## [Exercise material]
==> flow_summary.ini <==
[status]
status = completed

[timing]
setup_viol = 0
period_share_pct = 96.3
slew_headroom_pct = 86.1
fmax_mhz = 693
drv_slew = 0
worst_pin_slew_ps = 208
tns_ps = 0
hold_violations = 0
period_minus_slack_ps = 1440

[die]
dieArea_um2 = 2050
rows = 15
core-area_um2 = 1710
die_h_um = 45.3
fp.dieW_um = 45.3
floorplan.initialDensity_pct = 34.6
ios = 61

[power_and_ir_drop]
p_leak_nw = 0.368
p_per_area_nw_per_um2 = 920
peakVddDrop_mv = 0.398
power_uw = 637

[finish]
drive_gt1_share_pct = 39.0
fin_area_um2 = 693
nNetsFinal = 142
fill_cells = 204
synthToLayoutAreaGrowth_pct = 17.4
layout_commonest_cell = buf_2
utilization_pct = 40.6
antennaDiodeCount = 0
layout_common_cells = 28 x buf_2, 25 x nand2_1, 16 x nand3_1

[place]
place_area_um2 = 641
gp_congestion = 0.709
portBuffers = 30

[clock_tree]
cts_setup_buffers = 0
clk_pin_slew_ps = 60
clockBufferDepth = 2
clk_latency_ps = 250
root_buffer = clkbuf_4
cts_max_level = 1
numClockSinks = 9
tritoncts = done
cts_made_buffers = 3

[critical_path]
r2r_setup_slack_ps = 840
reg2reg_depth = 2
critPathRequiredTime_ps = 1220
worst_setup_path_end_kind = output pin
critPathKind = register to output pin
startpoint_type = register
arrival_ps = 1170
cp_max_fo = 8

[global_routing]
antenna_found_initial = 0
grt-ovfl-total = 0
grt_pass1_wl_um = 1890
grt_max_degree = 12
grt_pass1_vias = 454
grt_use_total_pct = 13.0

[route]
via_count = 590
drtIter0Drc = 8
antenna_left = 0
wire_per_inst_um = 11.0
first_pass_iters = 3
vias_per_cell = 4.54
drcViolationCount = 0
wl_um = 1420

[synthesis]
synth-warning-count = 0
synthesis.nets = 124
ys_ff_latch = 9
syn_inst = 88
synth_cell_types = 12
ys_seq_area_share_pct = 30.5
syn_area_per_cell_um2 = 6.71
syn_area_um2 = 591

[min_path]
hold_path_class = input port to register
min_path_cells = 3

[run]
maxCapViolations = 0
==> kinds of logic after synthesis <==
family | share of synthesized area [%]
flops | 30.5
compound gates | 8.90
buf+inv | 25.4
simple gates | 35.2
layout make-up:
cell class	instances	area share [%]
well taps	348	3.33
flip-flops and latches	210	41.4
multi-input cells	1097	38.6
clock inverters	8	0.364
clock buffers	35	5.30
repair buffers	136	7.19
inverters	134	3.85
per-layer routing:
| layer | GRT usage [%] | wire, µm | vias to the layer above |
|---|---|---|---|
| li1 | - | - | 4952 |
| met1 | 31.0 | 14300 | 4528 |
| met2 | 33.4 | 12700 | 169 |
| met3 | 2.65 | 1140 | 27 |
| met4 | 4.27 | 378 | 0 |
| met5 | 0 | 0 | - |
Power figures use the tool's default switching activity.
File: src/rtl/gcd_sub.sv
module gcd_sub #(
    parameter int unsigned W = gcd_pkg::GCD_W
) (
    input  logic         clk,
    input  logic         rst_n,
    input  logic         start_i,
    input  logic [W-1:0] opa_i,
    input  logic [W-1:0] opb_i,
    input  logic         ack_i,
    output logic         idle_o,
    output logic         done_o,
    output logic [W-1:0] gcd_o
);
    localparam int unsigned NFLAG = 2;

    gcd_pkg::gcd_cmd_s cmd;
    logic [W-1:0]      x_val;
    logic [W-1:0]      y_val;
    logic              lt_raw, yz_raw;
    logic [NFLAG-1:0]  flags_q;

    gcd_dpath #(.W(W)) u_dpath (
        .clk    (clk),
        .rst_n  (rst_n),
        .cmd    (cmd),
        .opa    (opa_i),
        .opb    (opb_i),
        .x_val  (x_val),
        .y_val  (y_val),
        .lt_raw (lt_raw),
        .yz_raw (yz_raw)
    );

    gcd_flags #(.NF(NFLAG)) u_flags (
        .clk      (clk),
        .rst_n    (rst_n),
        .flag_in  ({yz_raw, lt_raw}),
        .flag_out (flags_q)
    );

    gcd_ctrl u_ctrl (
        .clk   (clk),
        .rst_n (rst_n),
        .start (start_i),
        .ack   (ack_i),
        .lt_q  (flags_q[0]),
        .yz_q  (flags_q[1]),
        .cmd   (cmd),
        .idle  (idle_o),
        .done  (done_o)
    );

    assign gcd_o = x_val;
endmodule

## [Exercise aim]
Using only the listing above, restate exactly the lines from the line containing "fp.dieW_um = 45.3" through the line containing "flops | 30.5", both included.

## [Solution to the exercise]
fp.dieW_um = 45.3
floorplan.initialDensity_pct = 34.6
ios = 61

[power_and_ir_drop]
p_leak_nw = 0.368
p_per_area_nw_per_um2 = 920
peakVddDrop_mv = 0.398
power_uw = 637

[finish]
drive_gt1_share_pct = 39.0
fin_area_um2 = 693
nNetsFinal = 142
fill_cells = 204
synthToLayoutAreaGrowth_pct = 17.4
layout_commonest_cell = buf_2
utilization_pct = 40.6
antennaDiodeCount = 0
layout_common_cells = 28 x buf_2, 25 x nand2_1, 16 x nand3_1

[place]
place_area_um2 = 641
gp_congestion = 0.709
portBuffers = 30

[clock_tree]
cts_setup_buffers = 0
clk_pin_slew_ps = 60
clockBufferDepth = 2
clk_latency_ps = 250
root_buffer = clkbuf_4
cts_max_level = 1
numClockSinks = 9
tritoncts = done
cts_made_buffers = 3

[critical_path]
r2r_setup_slack_ps = 840
reg2reg_depth = 2
critPathRequiredTime_ps = 1220
worst_setup_path_end_kind = output pin
critPathKind = register to output pin
startpoint_type = register
arrival_ps = 1170
cp_max_fo = 8

[global_routing]
antenna_found_initial = 0
grt-ovfl-total = 0
grt_pass1_wl_um = 1890
grt_max_degree = 12
grt_pass1_vias = 454
grt_use_total_pct = 13.0

[route]
via_count = 590
drtIter0Drc = 8
antenna_left = 0
wire_per_inst_um = 11.0
first_pass_iters = 3
vias_per_cell = 4.54
drcViolationCount = 0
wl_um = 1420

[synthesis]
synth-warning-count = 0
synthesis.nets = 124
ys_ff_latch = 9
syn_inst = 88
synth_cell_types = 12
ys_seq_area_share_pct = 30.5
syn_area_per_cell_um2 = 6.71
syn_area_um2 = 591

[min_path]
hold_path_class = input port to register
min_path_cells = 3

[run]
maxCapViolations = 0
==> kinds of logic after synthesis <==
family | share of synthesized area [%]
flops | 30.5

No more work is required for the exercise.